-- EXERCISE PROMPT --
Every line below that has the string "flops" needs to be copied.

· · · · ·

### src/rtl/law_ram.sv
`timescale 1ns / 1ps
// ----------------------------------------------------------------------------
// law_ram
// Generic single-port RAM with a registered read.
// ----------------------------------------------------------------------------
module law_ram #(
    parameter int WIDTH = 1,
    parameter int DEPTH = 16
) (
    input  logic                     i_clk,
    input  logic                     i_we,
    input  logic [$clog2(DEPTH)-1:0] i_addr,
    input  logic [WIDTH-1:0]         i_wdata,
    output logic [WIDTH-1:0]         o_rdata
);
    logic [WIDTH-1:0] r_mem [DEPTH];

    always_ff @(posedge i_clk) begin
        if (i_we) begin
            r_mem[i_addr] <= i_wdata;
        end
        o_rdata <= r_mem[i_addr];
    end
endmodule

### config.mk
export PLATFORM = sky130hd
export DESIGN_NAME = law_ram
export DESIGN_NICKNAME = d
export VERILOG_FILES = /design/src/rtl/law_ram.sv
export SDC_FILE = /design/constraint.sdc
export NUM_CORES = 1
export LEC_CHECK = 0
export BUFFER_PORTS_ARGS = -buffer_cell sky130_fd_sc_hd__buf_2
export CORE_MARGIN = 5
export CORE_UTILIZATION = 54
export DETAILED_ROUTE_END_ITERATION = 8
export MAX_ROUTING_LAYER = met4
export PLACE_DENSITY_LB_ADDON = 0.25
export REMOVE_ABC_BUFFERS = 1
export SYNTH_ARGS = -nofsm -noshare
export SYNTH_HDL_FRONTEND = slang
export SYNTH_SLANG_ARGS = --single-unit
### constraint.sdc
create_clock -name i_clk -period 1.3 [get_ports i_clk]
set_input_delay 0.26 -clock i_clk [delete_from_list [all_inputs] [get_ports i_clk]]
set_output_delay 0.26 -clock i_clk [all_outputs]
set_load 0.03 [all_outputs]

· · · · ·

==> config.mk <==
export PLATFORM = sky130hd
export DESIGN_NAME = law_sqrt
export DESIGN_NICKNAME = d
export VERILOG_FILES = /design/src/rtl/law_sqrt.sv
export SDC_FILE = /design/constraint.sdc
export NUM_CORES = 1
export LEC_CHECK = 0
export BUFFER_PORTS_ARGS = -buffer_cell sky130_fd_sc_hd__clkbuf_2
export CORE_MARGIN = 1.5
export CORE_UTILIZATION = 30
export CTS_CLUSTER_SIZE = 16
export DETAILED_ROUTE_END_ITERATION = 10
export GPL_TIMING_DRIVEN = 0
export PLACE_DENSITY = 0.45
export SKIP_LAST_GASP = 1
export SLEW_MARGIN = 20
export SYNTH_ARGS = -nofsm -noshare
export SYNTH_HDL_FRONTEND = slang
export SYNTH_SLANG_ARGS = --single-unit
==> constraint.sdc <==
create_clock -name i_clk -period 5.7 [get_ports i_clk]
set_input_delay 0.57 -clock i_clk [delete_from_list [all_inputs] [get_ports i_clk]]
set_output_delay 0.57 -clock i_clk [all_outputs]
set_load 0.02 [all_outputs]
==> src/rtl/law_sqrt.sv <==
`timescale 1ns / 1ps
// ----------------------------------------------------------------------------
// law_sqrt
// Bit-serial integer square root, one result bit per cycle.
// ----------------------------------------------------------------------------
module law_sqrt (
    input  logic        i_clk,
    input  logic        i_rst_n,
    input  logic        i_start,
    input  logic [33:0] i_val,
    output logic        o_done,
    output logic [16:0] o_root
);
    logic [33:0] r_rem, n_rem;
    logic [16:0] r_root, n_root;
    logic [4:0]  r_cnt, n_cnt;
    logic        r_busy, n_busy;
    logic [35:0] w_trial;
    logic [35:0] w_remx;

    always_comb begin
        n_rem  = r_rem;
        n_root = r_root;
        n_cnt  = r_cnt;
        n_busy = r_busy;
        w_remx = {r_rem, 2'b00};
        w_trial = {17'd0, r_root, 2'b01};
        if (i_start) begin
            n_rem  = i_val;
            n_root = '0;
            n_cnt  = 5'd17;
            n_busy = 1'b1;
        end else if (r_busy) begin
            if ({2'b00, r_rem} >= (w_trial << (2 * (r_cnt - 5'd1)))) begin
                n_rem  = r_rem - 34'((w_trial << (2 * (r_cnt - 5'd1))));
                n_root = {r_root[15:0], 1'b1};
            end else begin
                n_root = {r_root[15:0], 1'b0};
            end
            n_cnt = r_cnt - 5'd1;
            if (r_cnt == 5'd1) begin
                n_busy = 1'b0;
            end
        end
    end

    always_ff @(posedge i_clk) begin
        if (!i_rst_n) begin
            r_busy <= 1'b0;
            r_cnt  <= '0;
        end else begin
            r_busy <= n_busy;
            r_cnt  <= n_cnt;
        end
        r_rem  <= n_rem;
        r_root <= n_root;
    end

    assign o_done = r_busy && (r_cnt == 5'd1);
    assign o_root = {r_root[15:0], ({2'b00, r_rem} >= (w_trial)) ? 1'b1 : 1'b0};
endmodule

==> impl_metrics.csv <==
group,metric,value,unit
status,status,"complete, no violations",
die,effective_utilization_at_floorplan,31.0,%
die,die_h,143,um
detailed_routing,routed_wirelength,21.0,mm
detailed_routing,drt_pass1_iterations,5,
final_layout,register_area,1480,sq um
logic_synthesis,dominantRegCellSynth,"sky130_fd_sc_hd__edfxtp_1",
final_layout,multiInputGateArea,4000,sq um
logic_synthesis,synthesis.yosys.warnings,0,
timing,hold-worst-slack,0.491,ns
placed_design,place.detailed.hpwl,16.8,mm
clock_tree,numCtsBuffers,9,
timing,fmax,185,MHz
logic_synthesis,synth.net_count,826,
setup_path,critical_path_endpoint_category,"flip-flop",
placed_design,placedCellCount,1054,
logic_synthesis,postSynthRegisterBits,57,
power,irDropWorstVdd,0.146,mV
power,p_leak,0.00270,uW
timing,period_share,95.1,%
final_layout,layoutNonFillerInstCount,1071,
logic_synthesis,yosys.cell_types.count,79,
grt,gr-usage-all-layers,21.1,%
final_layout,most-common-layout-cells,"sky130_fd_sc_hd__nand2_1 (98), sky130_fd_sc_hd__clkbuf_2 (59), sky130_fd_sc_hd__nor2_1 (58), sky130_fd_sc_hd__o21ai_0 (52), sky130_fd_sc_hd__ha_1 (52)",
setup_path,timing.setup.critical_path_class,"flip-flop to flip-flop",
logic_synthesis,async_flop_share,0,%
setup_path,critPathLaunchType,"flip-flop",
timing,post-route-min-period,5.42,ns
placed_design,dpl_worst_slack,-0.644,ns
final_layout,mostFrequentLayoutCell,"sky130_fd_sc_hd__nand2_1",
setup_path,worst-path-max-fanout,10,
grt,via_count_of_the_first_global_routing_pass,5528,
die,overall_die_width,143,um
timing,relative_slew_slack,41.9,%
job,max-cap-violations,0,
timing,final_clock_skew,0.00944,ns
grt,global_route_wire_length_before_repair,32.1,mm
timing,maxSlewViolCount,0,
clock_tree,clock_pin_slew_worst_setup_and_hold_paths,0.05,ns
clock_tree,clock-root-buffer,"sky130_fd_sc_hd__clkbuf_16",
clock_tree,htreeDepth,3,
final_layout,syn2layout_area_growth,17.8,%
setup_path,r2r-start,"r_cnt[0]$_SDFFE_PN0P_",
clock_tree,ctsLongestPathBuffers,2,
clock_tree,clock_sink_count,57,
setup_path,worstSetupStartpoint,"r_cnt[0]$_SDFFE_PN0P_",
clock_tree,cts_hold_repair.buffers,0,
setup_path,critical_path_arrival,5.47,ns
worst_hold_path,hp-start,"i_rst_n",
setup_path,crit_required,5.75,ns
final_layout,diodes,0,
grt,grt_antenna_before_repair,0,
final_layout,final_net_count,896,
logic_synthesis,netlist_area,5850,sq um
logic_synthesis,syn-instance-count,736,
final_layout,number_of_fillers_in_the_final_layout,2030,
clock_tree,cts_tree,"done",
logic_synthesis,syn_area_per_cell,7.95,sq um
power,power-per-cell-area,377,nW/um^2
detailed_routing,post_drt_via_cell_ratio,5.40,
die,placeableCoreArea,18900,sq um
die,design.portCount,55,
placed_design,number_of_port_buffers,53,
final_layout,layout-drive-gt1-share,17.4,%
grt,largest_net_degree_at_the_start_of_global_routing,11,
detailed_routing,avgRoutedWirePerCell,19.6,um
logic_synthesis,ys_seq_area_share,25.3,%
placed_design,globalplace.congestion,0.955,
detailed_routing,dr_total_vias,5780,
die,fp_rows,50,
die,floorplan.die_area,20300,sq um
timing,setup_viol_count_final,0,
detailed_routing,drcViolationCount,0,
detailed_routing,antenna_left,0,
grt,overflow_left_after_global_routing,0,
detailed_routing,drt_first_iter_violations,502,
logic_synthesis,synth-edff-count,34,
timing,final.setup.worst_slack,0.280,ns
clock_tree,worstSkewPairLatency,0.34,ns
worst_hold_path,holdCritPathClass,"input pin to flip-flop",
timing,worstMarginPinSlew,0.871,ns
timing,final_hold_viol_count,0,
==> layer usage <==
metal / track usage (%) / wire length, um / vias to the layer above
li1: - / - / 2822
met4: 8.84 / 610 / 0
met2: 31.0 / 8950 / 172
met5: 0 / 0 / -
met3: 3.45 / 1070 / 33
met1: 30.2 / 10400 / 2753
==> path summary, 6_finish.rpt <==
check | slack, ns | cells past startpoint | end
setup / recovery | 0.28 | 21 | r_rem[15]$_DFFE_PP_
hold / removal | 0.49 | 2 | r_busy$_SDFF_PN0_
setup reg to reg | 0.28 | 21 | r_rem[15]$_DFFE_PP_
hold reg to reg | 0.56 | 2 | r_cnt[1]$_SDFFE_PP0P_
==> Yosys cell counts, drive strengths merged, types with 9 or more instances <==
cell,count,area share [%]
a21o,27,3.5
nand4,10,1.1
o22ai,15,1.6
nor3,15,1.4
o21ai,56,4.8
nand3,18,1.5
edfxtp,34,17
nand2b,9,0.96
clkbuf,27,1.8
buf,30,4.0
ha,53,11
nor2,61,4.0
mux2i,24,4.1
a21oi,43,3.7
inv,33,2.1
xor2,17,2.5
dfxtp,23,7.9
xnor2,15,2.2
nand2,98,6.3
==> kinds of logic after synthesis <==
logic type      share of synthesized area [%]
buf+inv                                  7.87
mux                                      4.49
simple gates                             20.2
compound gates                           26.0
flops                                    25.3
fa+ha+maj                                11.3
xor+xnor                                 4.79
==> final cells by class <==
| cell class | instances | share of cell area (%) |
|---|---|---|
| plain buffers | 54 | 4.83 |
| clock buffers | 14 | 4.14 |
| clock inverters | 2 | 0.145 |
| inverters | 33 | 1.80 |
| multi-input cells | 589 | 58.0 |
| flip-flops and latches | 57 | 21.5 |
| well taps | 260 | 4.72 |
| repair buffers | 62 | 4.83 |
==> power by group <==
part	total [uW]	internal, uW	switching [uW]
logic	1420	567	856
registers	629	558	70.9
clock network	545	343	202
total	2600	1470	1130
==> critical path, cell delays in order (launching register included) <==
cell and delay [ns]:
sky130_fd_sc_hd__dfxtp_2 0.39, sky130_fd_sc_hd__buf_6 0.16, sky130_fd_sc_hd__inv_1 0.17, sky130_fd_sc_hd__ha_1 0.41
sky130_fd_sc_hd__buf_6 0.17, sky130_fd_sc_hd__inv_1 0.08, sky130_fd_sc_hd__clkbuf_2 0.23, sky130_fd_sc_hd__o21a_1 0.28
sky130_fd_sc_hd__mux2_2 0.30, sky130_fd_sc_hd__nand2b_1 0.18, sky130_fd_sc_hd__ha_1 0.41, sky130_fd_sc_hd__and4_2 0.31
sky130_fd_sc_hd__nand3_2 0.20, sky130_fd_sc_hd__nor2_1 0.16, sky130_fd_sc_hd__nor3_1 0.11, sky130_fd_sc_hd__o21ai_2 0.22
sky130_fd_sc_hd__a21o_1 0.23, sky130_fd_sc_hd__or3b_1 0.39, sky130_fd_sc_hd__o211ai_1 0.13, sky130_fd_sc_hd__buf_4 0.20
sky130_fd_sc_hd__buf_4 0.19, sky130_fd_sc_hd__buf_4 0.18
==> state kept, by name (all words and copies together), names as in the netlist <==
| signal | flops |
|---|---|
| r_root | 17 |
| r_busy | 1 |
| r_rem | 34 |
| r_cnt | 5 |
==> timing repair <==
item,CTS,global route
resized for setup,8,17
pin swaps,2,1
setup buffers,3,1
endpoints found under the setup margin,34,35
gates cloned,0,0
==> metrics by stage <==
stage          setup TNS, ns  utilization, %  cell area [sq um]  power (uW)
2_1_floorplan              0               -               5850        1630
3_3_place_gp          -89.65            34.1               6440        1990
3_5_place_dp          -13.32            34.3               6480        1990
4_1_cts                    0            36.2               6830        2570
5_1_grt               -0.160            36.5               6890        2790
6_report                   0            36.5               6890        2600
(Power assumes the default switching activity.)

· · · · ·

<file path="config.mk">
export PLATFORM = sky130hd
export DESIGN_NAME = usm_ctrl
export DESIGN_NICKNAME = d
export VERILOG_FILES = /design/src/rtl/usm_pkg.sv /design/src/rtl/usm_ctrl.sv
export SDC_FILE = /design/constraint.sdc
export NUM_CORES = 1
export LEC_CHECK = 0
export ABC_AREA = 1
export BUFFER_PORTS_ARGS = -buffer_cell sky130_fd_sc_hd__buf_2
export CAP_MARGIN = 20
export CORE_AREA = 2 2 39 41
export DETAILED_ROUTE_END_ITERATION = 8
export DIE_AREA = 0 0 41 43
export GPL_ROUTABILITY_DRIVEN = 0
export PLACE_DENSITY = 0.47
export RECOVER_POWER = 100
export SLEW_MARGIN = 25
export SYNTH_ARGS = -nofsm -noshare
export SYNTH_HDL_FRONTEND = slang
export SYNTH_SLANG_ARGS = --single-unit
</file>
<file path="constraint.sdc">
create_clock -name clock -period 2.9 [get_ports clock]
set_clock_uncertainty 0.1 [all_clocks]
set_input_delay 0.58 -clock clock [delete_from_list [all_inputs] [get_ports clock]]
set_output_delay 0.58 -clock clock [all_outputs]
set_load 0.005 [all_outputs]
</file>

· · · · ·

-- SOLUTION FOR THIS EXERCISE --
flops                                    25.3
| flip-flops and latches | 57 | 21.5 |
| signal | flops |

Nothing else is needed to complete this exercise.